Zhu K., Woodall C.W., Clark J.S. (2012). Failure to migrate: lack of tree range expansion in response to climate change. Global Change Biology, 18, 1042-1052.

The Intergovernmental Panel on Climate Change (IPCC) is a scientific intergovernmental body under the auspices of the United Nations. The IPCC provides an internationally accepted authority on climate change, producing reports which have the agreement of leading climate scientists and the consensus of participating governments. For the efforts to build up and disseminate knowledge about climate change, the IPCC was awarded the 2007 Nobel Peace Prize.

The newly released IPCC Fifth Assessment Report (AR5) Working Group II (WGII: Impacts, Adaptation and Vulnerability) Chapter 4 (Terrestrial and Inland Water Systems) cites the Global Change Biology article in the section of Observed Changes in Species Range, Abundance and Extinction.

Observed species range shifts – The number of studies looking at observed range shifts and the breadth of species examined has greatly increased since AR4. The most important advances since AR4 concern improvements in understanding the relationship between range shifts and changes in climate over the last several decades. The “uphill and poleward” view of species range shifts in response to recent warming (Parmesan and Yohe, 2003; Parmesan, 2006; Fischlin et al., 2007; Chen et al., 2011) is a useful simplification of species responses; however, responses to warming are conditioned by changes in precipitation, land use, species interactions and many other factors. Investigations of the mechanisms underlying observed range shifts show that climate signals can often be detected, but the impacts of and interactions between changing temperature, precipitation and land use often result in range shifts that are downhill or away from the poles (Rowe et al., 2010; Crimmins et al., 2011; Hockey et al., 2011; McCain and Colwell, 2011; Rubidge et al., 2011; Pauli et al., 2012; Tingley et al., 2012; Zhu et al., 2012). There are large differences in the ability of species groups (i.e., broad taxonomic categories of species) and species within these groups to track changes in climate through range shifts (Angert et al., 2011; Mattila et al., 2011; Chen et al., 2011).
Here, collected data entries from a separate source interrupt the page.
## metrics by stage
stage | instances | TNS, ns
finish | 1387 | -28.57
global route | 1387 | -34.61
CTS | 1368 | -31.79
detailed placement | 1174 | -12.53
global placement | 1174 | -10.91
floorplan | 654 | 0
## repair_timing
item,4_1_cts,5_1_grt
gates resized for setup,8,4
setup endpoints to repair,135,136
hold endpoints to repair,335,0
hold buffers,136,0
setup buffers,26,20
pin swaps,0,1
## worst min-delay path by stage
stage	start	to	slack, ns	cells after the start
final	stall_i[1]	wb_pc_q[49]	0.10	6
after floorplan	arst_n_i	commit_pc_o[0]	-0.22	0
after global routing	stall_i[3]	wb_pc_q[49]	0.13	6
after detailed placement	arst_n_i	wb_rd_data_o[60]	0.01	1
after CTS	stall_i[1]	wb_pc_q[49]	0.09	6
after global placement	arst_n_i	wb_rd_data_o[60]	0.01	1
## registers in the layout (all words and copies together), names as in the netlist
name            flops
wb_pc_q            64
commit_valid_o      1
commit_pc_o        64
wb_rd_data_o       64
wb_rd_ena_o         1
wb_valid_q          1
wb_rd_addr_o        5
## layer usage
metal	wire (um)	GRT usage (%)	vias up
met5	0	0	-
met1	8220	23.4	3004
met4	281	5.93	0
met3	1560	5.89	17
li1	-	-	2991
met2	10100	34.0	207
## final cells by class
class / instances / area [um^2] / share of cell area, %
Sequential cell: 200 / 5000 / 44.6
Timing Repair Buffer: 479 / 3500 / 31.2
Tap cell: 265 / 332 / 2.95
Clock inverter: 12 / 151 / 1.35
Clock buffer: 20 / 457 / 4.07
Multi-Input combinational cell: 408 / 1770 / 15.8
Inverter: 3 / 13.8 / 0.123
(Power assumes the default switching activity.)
### src/isa_pkg.sv
/* Operation encoding, datapath and register-file widths,
   and the zero word used across the backend. */

package isa_pkg;

    localparam int XLEN       = 64;
    localparam int PC_W       = 64;
    localparam int REG_ADDR_W = 5;
    localparam int NUM_REGS   = 32;

    localparam logic [XLEN-1:0] ZERO_WORD = '0;

    // operations understood by the execute and memory stages.
    typedef enum logic [3:0] {
        OP_NOP,  // retires without touching state.
        OP_ADD,
        OP_SUB,
        OP_AND,
        OP_OR,
        OP_XOR,
        OP_ADDI, // rd = rs1 + imm.
        OP_LD,   // rd = mem[rs1 + imm].
        OP_SD    // mem[rs1 + imm] = rs2.
    } op_e;

endpackage

### src/pipe_pkg.sv
/* Stall vector layout and data memory size. */

package pipe_pkg;

    localparam int STALL_W = 5;

    // one stall bit per stage, issue at the bottom.
    localparam int ST_ISSUE = 0;
    localparam int ST_EX    = 1;
    localparam int ST_EXMEM = 2;
    localparam int ST_MEM   = 3;
    localparam int ST_WB    = 4;

    localparam int DMEM_DEPTH = 64; // doublewords.
    localparam int DMEM_AW    = 6;  // word index is address bits 8 to 3.

endpackage

### src/exec_stage.sv
/* Issue-to-execute latch, operand forwarding and the ALU. */

module exec_stage import isa_pkg::*; import pipe_pkg::*; (
    input  logic                  clk,
    input  logic                  arst_n_i,
    input  logic [STALL_W-1:0]    stall_i,
    input  logic                  take_i,
    input  op_e                   op_i,
    input  logic [PC_W-1:0]       pc_i,
    input  logic [REG_ADDR_W-1:0] rd_i,
    input  logic [REG_ADDR_W-1:0] rs1_i,
    input  logic [REG_ADDR_W-1:0] rs2_i,
    input  logic [XLEN-1:0]       imm_i,
    output logic [REG_ADDR_W-1:0] rf_raddr1_o,
    output logic [REG_ADDR_W-1:0] rf_raddr2_o,
    input  logic [XLEN-1:0]       rf_rdata1_i,
    input  logic [XLEN-1:0]       rf_rdata2_i,
    input  logic                  fwd_mem_ena_i,
    input  logic [REG_ADDR_W-1:0] fwd_mem_addr_i,
    input  logic [XLEN-1:0]       fwd_mem_data_i,
    input  logic                  fwd_wb_ena_i,
    input  logic [REG_ADDR_W-1:0] fwd_wb_addr_i,
    input  logic [XLEN-1:0]       fwd_wb_data_i,
    output logic                  ex_valid_o,
    output op_e                   ex_op_o,
    output logic [PC_W-1:0]       ex_pc_o,
    output logic [REG_ADDR_W-1:0] ex_rd_o,
    output logic                  ex_rd_ena_o,
    output logic [XLEN-1:0]       ex_result_o,
    output logic [XLEN-1:0]       ex_store_data_o
);

    logic                  valid_q;
    op_e                   op_q;
    logic [PC_W-1:0]       pc_q;
    logic [REG_ADDR_W-1:0] rd_q;
    logic [REG_ADDR_W-1:0] rs1_q;
    logic [REG_ADDR_W-1:0] rs2_q;
    logic [XLEN-1:0]       imm_q;
    logic [XLEN-1:0]       op1;
    logic [XLEN-1:0]       op2;

    always_ff @(posedge clk or negedge arst_n_i) begin
        if (!arst_n_i) begin
            valid_q <= 1'b0;
            op_q    <= OP_NOP;
            pc_q    <= '0;
            rd_q    <= '0;
            rs1_q   <= '0;
            rs2_q   <= '0;
            imm_q   <= ZERO_WORD;
        end else if (!stall_i[ST_EX]) begin
            if (take_i) begin
                valid_q <= 1'b1;
                op_q    <= op_i;
                pc_q    <= pc_i;
                rd_q    <= rd_i;
                rs1_q   <= rs1_i;
                rs2_q   <= rs2_i;
                imm_q   <= imm_i;
            end else begin
                valid_q <= 1'b0; // nothing issued, so a bubble moves on.
                op_q    <= OP_NOP;
                rd_q    <= '0;
            end
        end
    end

    assign rf_raddr1_o = rs1_q;
    assign rf_raddr2_o = rs2_q;

    // the younger memory-stage result wins over writeback.
    function automatic logic [XLEN-1:0] resolve(input logic [REG_ADDR_W-1:0] addr,
                                                input logic [XLEN-1:0]       rf_data);
        logic [XLEN-1:0] val;
        val = rf_data;
        if (addr != '0 && fwd_mem_ena_i && fwd_mem_addr_i == addr) begin
            val = fwd_mem_data_i;
        end else if (addr != '0 && fwd_wb_ena_i && fwd_wb_addr_i == addr) begin
            val = fwd_wb_data_i;
        end
        return val;
    endfunction

    always_comb begin
        op1 = resolve(rs1_q, rf_rdata1_i);
        op2 = resolve(rs2_q, rf_rdata2_i);
        case (op_q)
            OP_ADD:  ex_result_o = op1 + op2;
            OP_SUB:  ex_result_o = op1 - op2;
            OP_AND:  ex_result_o = op1 & op2;
            OP_OR:   ex_result_o = op1 | op2;
            OP_XOR:  ex_result_o = op1 ^ op2;
            OP_ADDI, OP_LD, OP_SD: ex_result_o = op1 + imm_q; // also the memory address.
            default: ex_result_o = ZERO_WORD;
        endcase
    end

    assign ex_valid_o      = valid_q;
    assign ex_op_o         = op_q;
    assign ex_pc_o         = pc_q;
    assign ex_rd_o         = rd_q;
    assign ex_store_data_o = op2;
    assign ex_rd_ena_o     = valid_q && rd_q != '0 &&
                             (op_q inside {OP_ADD, OP_SUB, OP_AND, OP_OR, OP_XOR, OP_ADDI, OP_LD});

endmodule

### config.mk
export PLATFORM = sky130hd
export DESIGN_NAME = exec_stage
export DESIGN_NICKNAME = d
export VERILOG_FILES = /design/src/isa_pkg.sv /design/src/pipe_pkg.sv /design/src/exec_stage.sv
export SDC_FILE = /design/constraint.sdc
export NUM_CORES = 1
export LEC_CHECK = 0
export ABC_AREA = 1
export BUFFER_PORTS_ARGS = -buffer_cell sky130_fd_sc_hd__buf_4
export CAP_MARGIN = 40
export CORE_AREA = 8 8 239 241
export DETAILED_ROUTE_END_ITERATION = 8
export DIE_AREA = 0 0 247 249
export PLACE_DENSITY = 0.69
export REMOVE_ABC_BUFFERS = 1
export SYNTH_ARGS = -nofsm -noshare
export SYNTH_HDL_FRONTEND = slang
export SYNTH_SLANG_ARGS = --single-unit
### constraint.sdc
create_clock -name clk -period 5.9 [get_ports clk]
set_input_delay 1.18 -clock clk [delete_from_list [all_inputs] [get_ports clk]]
set_output_delay 1.18 -clock clk [all_outputs]
set_load 0.005 [all_outputs]
==> flow_metrics.tcl, run 1 <==
set metrics [dict create \
    cp-start-kind "primary input" \
    via_per_inst 5.37 \
    port_buffers 631 \
    cp.arrival_ps 5890 \
    irDropWorstVdd_uv 348 \
    fmax_mhz 141 \
    crit_required_ps 4720 \
    clock_latency_ps 500 \
    track_usage_pct 32.7 \
    cp_slowest_stage_delay_ps 340 \
    cpMostUsedCell "buf_4" \
    worstPathMaxFanout 7 \
    whs_ps 509 \
    netlist_top_cells_area "dfrtp_1 (18%), nand2_1 (13%), ha_1 (12%), inv_1 (9.2%), mux2_2 (7.2%)" \
    antenna_left 0 \
    seqCellArea_mm2 0.00370 \
    synth_area_mm2 0.0204 \
    min_from "ex_pc_o[52]$_DFFE_PN0P_" \
    yosysWarnings 0 \
    synthFlopType "dfrtp_1" \
    period_share_pct 120 \
    syn_area_per_cell_um2 6.54 \
    synthCells 3118 \
    firstDrtPassIters 5 \
    globalRouteOverflowTotal 0 \
    fp.dieW_um 247 \
    combPwrFrac_pct 69.7 \
    switching_power_mw 3.64 \
    cts_buffers 17 \
    clock-skew-final_ps 0 \
    mostFrequentLayoutCell "buf_4" \
    layout-drive-gt1-share_pct 52.7 \
    hold_viol 0 \
    ioPinCount 636 \
    nets 5064 \
    worst-path-buf-inv 14 \
    slew_headroom_pct 32.8 \
    hold_buffers 0 \
    cts_tree "done" \
    slowest_stage "nor3_4" \
    p_clk_share_pct 14.8 \
    synth_seq_cells 148 \
    power_leakage_nw 18.1 \
    violations "negative setup slack" \
    area_growth_pct 76.6 \
    place_hpwl_um 81900 \
    cts_sinks 148 \
    ys_seq_area_share_pct 18.2 \
    synth_edf_count 0 \
    drt-initial-drc-count 2103 \
    setup_viol 57 \
    maxSlewViolCount 0 \
    p_sw_share_pct 45.2 \
    crit_family "simple AND/OR/NAND/NOR gates" \
    hold_class "reg2reg" \
    powerDensity_mw_per_mm2 224 \
    layout_common_cells "buf_4 (1293), nand2_1 (574), inv_1 (447)" \
    htree_levels 4 \
    placed_area_mm2 0.0304 \
    whs_path_depth 1 \
    antenna_found_initial 13 \
    start_util_pct 38.3 \
    num_vias 27800 \
    design_area_mm2 0.0360 \
    fin_util_pct 67.6 \
    worst_pin_slew_ps 997 \
    reg2reg_depth 3 \
    dieHeight_um 249 \
    post_drt_wl_per_cell_um 21.2 \
    cts_root_buf "clkbuf_16" \
    reg2reg_to "rf_raddr1_o[0]$_DFFE_PN0P_" \
    clkSlewWorstSetupHoldPaths_ps 80 \
    rows 85 \
    regToRegStartpoint "rf_raddr1_o[0]$_DFFE_PN0P_" \
    multi_input_area_mm2 0.0170 \
    rsz0062_at_grt "yes" \
    worst_slack_ps -1170 \
    hold-path-endpoint "ex_pc_o[52]$_DFFE_PN0P_" \
    wl_um 109000 \
    ys_types 63 \
    seqPwrFrac_pct 15.5 \
    grt_max_degree 78 \
    crit_type "in2out" \
    die_area_mm2 0.0615 \
    clockBufferDepth 2 \
    grt_first_pass_wirelength_um 157000 \
    route.detailed.drc 0 \
    status "finished with violations" \
    reg2reg_slack_ps 4980 \
    period_minus_slack_ps 7070 \
    yosys.area.top_type "dfrtp_1" \
    async_flop_share_pct 100 \
    cap_violations 0 \
    filler_cell_count 4299 \
    end_kind "primary output" \
    synth_top_area_share_pct 18.2 \
    p_int_mw 4.41 \
    gp_congestion 1.01 \
    core_area_mm2 0.0533 \
    grt_pass1_vias 27400 \
]
## through the flow
| stage | worst slack [ps] | total power [mW] | cells | TNS (ps) |
|---|---|---|---|---|
| 6_report | -1170 | 8.06 | 5169 | -45570 |
| 5_1_grt | -1360 | 8.48 | 5167 | -55470 |
| 4_1_cts | -960 | 7.25 | 5081 | -35260 |
| 3_5_place_dp | -1280 | 5.41 | 4961 | -43970 |
| 3_3_place_gp | -1210 | 5.38 | 4961 | -41240 |
| 2_1_floorplan | -1250 | 3.09 | 2994 | -48420 |
<file path="src/rtl/sd_dat_pkg.sv">
`default_nettype none

package sd_dat_pkg;

	// command latched at start for the controller
	typedef struct packed {
		logic write_read;    // 1 = write
		logic multiple;
		logic [1:0] blocks_m1;
	} dat_cmd_t;

	typedef struct packed {
		logic busy;
		logic complete;
		logic timeout;
		logic token_err;
	} dat_status_t;

	typedef struct packed {
		logic [26:0] reserved;
		dat_cmd_t cmd;
		logic start;
	} ctrl_word_t;

	// one apb word seen as plain data or as the ctrl layout
	typedef union packed {
		logic [31:0] raw;
		ctrl_word_t ctrl_word;
	} apb_word_u;

	localparam logic [7:0] REG_CTRL    = 8'h00;
	localparam logic [7:0] REG_STATUS  = 8'h04;
	localparam logic [7:0] REG_TIMEOUT = 8'h08;
	localparam logic [7:0] REG_ACK     = 8'h0C;
	localparam logic [7:0] REG_TX_BASE = 8'h10;
	localparam logic [7:0] REG_RX_BASE = 8'h20;

	localparam logic [2:0] TOKEN_ACCEPTED = 3'b010;

endpackage

`default_nettype wire

</file>
<file path="src/rtl/dat_deserializer.sv">
`timescale 1ns/1ps
`default_nettype none

module dat_deserializer (
	input wire sd_clock,
	input wire reset,
	input wire listen,
	input wire token_mode,
	input wire dat_in,
	output logic rx_done,
	output logic [31:0] rx_word
);

	typedef enum logic [1:0] {
		HUNT,
		SHIFT,
		HOLD
	} phase_t;

	phase_t phase;
	logic [5:0] bit_cnt;
	logic [5:0] last_bit;

	assign last_bit = token_mode ? 6'd2 : 6'd31;

	always_ff @(posedge sd_clock)
	begin
		if (reset || !listen)
		begin
			phase <= HUNT;
			bit_cnt <= '0;
			rx_done <= 1'b0;
			rx_word <= '0;
		end
		else
		begin
			rx_done <= 1'b0;
			case (phase)
				HUNT:
				begin
					bit_cnt <= '0;
					if (!dat_in)
						phase <= SHIFT; // start bit
				end
				SHIFT:
				begin
					rx_word <= {rx_word[30:0], dat_in};
					bit_cnt <= bit_cnt + 1'b1;
					if (bit_cnt == last_bit)
					begin
						rx_done <= 1'b1;
						phase <= HOLD;
					end
				end
				// word stays put until listen drops
				default: phase <= HOLD;
			endcase
		end
	end

endmodule

`default_nettype wire

</file>
<file path="src/rtl/dat_phys_controller.sv">
`timescale 1ns/1ps
`default_nettype none

module dat_phys_controller
	import sd_dat_pkg::*;
#(
	parameter int MAX_BLOCKS = 4,
	parameter int TIMEOUT_WIDTH = 16
)(
	input wire sd_clock,
	input wire reset,
	input wire strobe,
	input wire dat_cmd_t cmd,
	input wire ack,
	input wire [TIMEOUT_WIDTH-1:0] timeout_limit,
	output dat_status_t status,
	output logic [$clog2(MAX_BLOCKS)-1:0] block_index,
	output logic load,
	input wire tx_done,
	output logic listen,
	output logic token_mode,
	input wire rx_done,
	input wire [31:0] rx_word,
	output logic rx_store
);

	localparam int IDX_W = $clog2(MAX_BLOCKS);

	typedef enum logic [2:0] {
		IDLE,
		LOAD_WRITE,
		SEND,
		WAIT_RESPONSE,
		READ,
		STORE,
		DONE
	} state_t;

	state_t state;
	state_t next_state;
	logic [IDX_W-1:0] block_cnt;
	logic [TIMEOUT_WIDTH-1:0] timeout_cnt;
	logic timeout_q;
	logic token_err_q;
	logic waiting;
	logic last_block;
	logic expired;
	logic token_bad;

	assign waiting = (state == WAIT_RESPONSE) || (state == READ);
	assign last_block = !cmd.multiple || (block_cnt == IDX_W'(cmd.blocks_m1));
	assign expired = (timeout_cnt == timeout_limit);
	assign token_bad = (rx_word[2:0] != TOKEN_ACCEPTED);

	always_comb
	begin
		next_state = state;
		case (state)
			IDLE:
				if (strobe)
					next_state = cmd.write_read ? LOAD_WRITE : READ;
			LOAD_WRITE: next_state = SEND;
			SEND:
				if (tx_done)
					next_state = WAIT_RESPONSE;
			WAIT_RESPONSE:
			begin
				if (rx_done)
					next_state = (token_bad || last_block) ? DONE : LOAD_WRITE;
				else if (expired)
					next_state = DONE;
			end
			READ:
			begin
				if (rx_done)
					next_state = STORE;
				else if (expired)
					next_state = DONE;
			end
			STORE: next_state = last_block ? DONE : READ;
			DONE:
				if (ack)
					next_state = IDLE;
			default: next_state = IDLE;
		endcase
	end

	always_ff @(posedge sd_clock)
	begin
		if (reset)
		begin
			state <= IDLE;
			block_cnt <= '0;
			timeout_cnt <= '0;
			timeout_q <= 1'b0;
			token_err_q <= 1'b0;
		end
		else
		begin
			state <= next_state;
			timeout_cnt <= waiting ? timeout_cnt + 1'b1 : '0; // only while listening
			if (state == IDLE)
				block_cnt <= '0;
			else if ((state == WAIT_RESPONSE && rx_done && next_state == LOAD_WRITE)
				|| (state == STORE && next_state == READ))
				block_cnt <= block_cnt + 1'b1;
			if (state == DONE && ack)
			begin
				timeout_q <= 1'b0;
				token_err_q <= 1'b0;
			end
			else
			begin
				if (waiting && !rx_done && expired)
					timeout_q <= 1'b1;
				if (state == WAIT_RESPONSE && rx_done && token_bad)
					token_err_q <= 1'b1;
			end
		end
	end

	assign load = (state == LOAD_WRITE);
	assign listen = waiting;
	assign token_mode = (state == WAIT_RESPONSE); // 3 bit status token
	assign rx_store = (state == STORE);
	assign block_index = block_cnt;

	always_comb
	begin
		status.busy = (state != IDLE);
		status.complete = (state == DONE);
		status.timeout = timeout_q;
		status.token_err = token_err_q;
	end

endmodule

`default_nettype wire

</file>
<file path="src/rtl/dat_serializer.sv">
`timescale 1ns/1ps
`default_nettype none

module dat_serializer (
	input wire sd_clock,
	input wire reset,
	input wire load,
	input wire [31:0] tx_word,
	output logic dat_out,
	output logic dat_oe,
	output logic tx_done
);

	logic [33:0] shift;
	logic [5:0] bit_cnt;

	// line idles high when not driven
	assign dat_out = dat_oe ? shift[33] : 1'b1;

	always_ff @(posedge sd_clock)
	begin
		if (load)
			shift <= {1'b0, tx_word, 1'b1}; // start, data msb first, end
		else if (dat_oe)
			shift <= {shift[32:0], 1'b1};
	end

	always_ff @(posedge sd_clock)
	begin
		if (reset)
		begin
			dat_oe <= 1'b0;
			bit_cnt <= '0;
			tx_done <= 1'b0;
		end
		else
		begin
			tx_done <= 1'b0;
			if (load)
			begin
				dat_oe <= 1'b1;
				bit_cnt <= '0;
			end
			else if (dat_oe)
			begin
				bit_cnt <= bit_cnt + 1'b1;
				if (bit_cnt == 6'd32)
					tx_done <= 1'b1; // lines up with the end bit
				if (bit_cnt == 6'd33)
					dat_oe <= 1'b0;
			end
		end
	end

endmodule

`default_nettype wire

</file>
<file path="src/rtl/sd_dat_regs.sv">
`timescale 1ns/1ps
`default_nettype none

module sd_dat_regs
	import sd_dat_pkg::*;
#(
	parameter int MAX_BLOCKS = 4,
	parameter int TIMEOUT_WIDTH = 16
)(
	input wire sd_clock,
	input wire reset,
	input wire psel,
	input wire penable,
	input wire pwrite,
	input wire [7:0] paddr,
	input wire [31:0] pwdata,
	output logic [31:0] prdata,
	output logic pready,
	output logic pslverr,
	output logic strobe,
	output logic ack,
	output dat_cmd_t cmd,
	output logic [TIMEOUT_WIDTH-1:0] timeout_limit,
	input wire [$clog2(MAX_BLOCKS)-1:0] block_index,
	output logic [31:0] tx_word,
	input wire rx_store,
	input wire [31:0] rx_word,
	input wire dat_status_t status
);

	localparam int IDX_W = $clog2(MAX_BLOCKS);
	localparam logic [7:0] SPAN = 8'(4 * MAX_BLOCKS);

	logic [31:0] tx_buf [MAX_BLOCKS];
	logic [31:0] rx_buf [MAX_BLOCKS];
	logic [TIMEOUT_WIDTH-1:0] timeout_q;
	dat_cmd_t cmd_q;
	apb_word_u wr_word;
	apb_word_u rd_word;
	logic access;
	logic tx_hit;
	logic rx_hit;
	logic known;
	logic start_req;
	logic [IDX_W-1:0] word_idx;

	assign access = psel & penable;
	assign pready = 1'b1; // no wait states
	assign wr_word = pwdata;
	assign word_idx = paddr[IDX_W+1:2];

	assign tx_hit = (paddr[1:0] == 2'b00) && (paddr >= REG_TX_BASE) && (paddr < REG_TX_BASE + SPAN);
	assign rx_hit = (paddr[1:0] == 2'b00) && (paddr >= REG_RX_BASE) && (paddr < REG_RX_BASE + SPAN);
	assign known = tx_hit || rx_hit || paddr == REG_CTRL || paddr == REG_STATUS
		|| paddr == REG_TIMEOUT || paddr == REG_ACK;

	assign start_req = access && pwrite && paddr == REG_CTRL && wr_word.ctrl_word.start;
	assign strobe = start_req & ~status.busy;
	assign pslverr = access & (~known | (start_req & status.busy));
	assign ack = access && pwrite && paddr == REG_ACK;

	// new command is visible in the strobe cycle itself
	assign cmd = strobe ? wr_word.ctrl_word.cmd : cmd_q;
	assign timeout_limit = timeout_q;
	assign tx_word = tx_buf[block_index];

	always_ff @(posedge sd_clock)
	begin
		if (reset)
		begin
			timeout_q <= '1; // longest wait until written
			cmd_q <= '0;
		end
		else
		begin
			if (strobe)
				cmd_q <= wr_word.ctrl_word.cmd;
			if (access && pwrite && paddr == REG_TIMEOUT)
				timeout_q <= wr_word.raw[TIMEOUT_WIDTH-1:0];
		end
	end

	always_ff @(posedge sd_clock)
	begin
		if (access && pwrite && tx_hit)
			tx_buf[word_idx] <= wr_word.raw;
		if (rx_store)
			rx_buf[block_index] <= rx_word;
	end

	always_comb
	begin
		rd_word = '0;
		if (access && !pwrite)
		begin
			case (paddr)
				REG_CTRL:
				begin
					rd_word.ctrl_word.cmd = cmd_q;
					rd_word.ctrl_word.start = status.busy;
				end
				REG_STATUS: rd_word.raw = 32'(status);
				REG_TIMEOUT: rd_word.raw = 32'(timeout_q);
				default:
				begin
					if (tx_hit)
						rd_word.raw = tx_buf[word_idx];
					else if (rx_hit)
						rd_word.raw = rx_buf[word_idx];
				end
			endcase
		end
		prdata = rd_word.raw;
	end

endmodule

`default_nettype wire

</file>
<file path="src/rtl/sd_dat_top.sv">
`timescale 1ns/1ps
`default_nettype none

module sd_dat_top
	import sd_dat_pkg::*;
#(
	parameter int MAX_BLOCKS = 4,
	parameter int TIMEOUT_WIDTH = 16
)(
	input wire sd_clock,
	input wire reset,
	input wire psel,
	input wire penable,
	input wire pwrite,
	input wire [7:0] paddr,
	input wire [31:0] pwdata,
	output logic [31:0] prdata,
	output logic pready,
	output logic pslverr,
	input wire dat_in,
	output logic dat_out,
	output logic dat_oe
);

	logic strobe;
	logic ack;
	dat_cmd_t cmd;
	dat_status_t status;
	logic [TIMEOUT_WIDTH-1:0] timeout_limit;
	logic [$clog2(MAX_BLOCKS)-1:0] block_index;
	logic [31:0] tx_word;
	logic [31:0] rx_word;
	logic rx_store;
	logic load;
	logic tx_done;
	logic listen;
	logic token_mode;
	logic rx_done;

	sd_dat_regs #(
		.MAX_BLOCKS(MAX_BLOCKS),
		.TIMEOUT_WIDTH(TIMEOUT_WIDTH)
	) i_regs (
		.sd_clock(sd_clock), .reset(reset),
		.psel(psel), .penable(penable), .pwrite(pwrite), .paddr(paddr),
		.pwdata(pwdata), .prdata(prdata), .pready(pready), .pslverr(pslverr),
		.strobe(strobe), .ack(ack), .cmd(cmd), .timeout_limit(timeout_limit),
		.block_index(block_index), .tx_word(tx_word),
		.rx_store(rx_store), .rx_word(rx_word), .status(status)
	);

	dat_phys_controller #(
		.MAX_BLOCKS(MAX_BLOCKS),
		.TIMEOUT_WIDTH(TIMEOUT_WIDTH)
	) i_ctrl (
		.sd_clock(sd_clock), .reset(reset),
		.strobe(strobe), .cmd(cmd), .ack(ack), .timeout_limit(timeout_limit),
		.status(status), .block_index(block_index),
		.load(load), .tx_done(tx_done),
		.listen(listen), .token_mode(token_mode),
		.rx_done(rx_done), .rx_word(rx_word), .rx_store(rx_store)
	);

	dat_serializer i_ser (
		.sd_clock(sd_clock), .reset(reset), .load(load), .tx_word(tx_word),
		.dat_out(dat_out), .dat_oe(dat_oe), .tx_done(tx_done)
	);

	dat_deserializer i_des (
		.sd_clock(sd_clock), .reset(reset), .listen(listen), .token_mode(token_mode),
		.dat_in(dat_in), .rx_done(rx_done), .rx_word(rx_word)
	);

endmodule

`default_nettype wire

</file>
<file path="config.mk">
export PLATFORM = sky130hd
export DESIGN_NAME = tcu_dot_top
export DESIGN_NICKNAME = d
export VERILOG_FILES = /design/src/hw/tcu_pkg.sv /design/src/hw/tcu_csa_tree.sv /design/src/hw/tcu_float_mul.sv /design/src/hw/tcu_int_mul.sv /design/src/hw/tcu_lane_merge.sv /design/src/hw/tcu_dot_top.sv
export SDC_FILE = /design/constraint.sdc
export NUM_CORES = 2
export LEC_CHECK = 0
export ABC_AREA = 0
export ABC_CLOCK_PERIOD_IN_PS = 15400
export BUFFER_PORTS_ARGS = -buffer_cell sky130_fd_sc_hd__buf_4
export CAP_MARGIN = 20
export CELL_PAD_IN_SITES_DETAIL_PLACEMENT = 0
export CELL_PAD_IN_SITES_GLOBAL_PLACEMENT = 1
export CORE_ASPECT_RATIO = 0.9
export CORE_MARGIN = 2
export CORE_UTILIZATION = 51
export CTS_CLUSTER_SIZE = 12
export DETAILED_ROUTE_END_ITERATION = 7
export GPL_TIMING_DRIVEN = 0
export PLACE_DENSITY_LB_ADDON = 0.2
export SETUP_SLACK_MARGIN = 0.2
export SLEW_MARGIN = 10
export SYNTH_ARGS = -nofsm -noshare
export SYNTH_HDL_FRONTEND = slang
export SYNTH_SLANG_ARGS = --single-unit
export TNS_END_PERCENT = 20
</file>
<file path="constraint.sdc">
create_clock -name clk -period 15.4 [get_ports clk]
set_input_delay 0.77 -clock clk [delete_from_list [all_inputs] [get_ports clk]]
set_output_delay 0.77 -clock clk [all_outputs]
set_load 0.03 [all_outputs]
</file>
For example, butterflies appear to be able track climate better than birds (community shifts: Devictor et al., 2012; but see Chen et al., 2011 for range shifts) while some plants appear to be lagging far behind climate trends except in mountainous areas (Bertrand et al., 2011; Doxford and Freckleton, 2012; Gottfried et al., 2012; Zhu et al., 2012; Telwala et al., 2013). There is growing evidence that responses at the “trailing edge” of species distributions (i.e., local extinction in areas where climate has become unfavourable) are often less pronounced than responses at the “leading edge” (i.e., colonization of areas where climate has become favourable), which may be related to differences in the rates of local extinction vs. colonization processes (Doak and Morris, 2010; Chen et al., 2011; Brommer et al., 2012; Sunday et al., 2012) and difficulties in detecting local extinction with confidence (Thomas et al., 2006).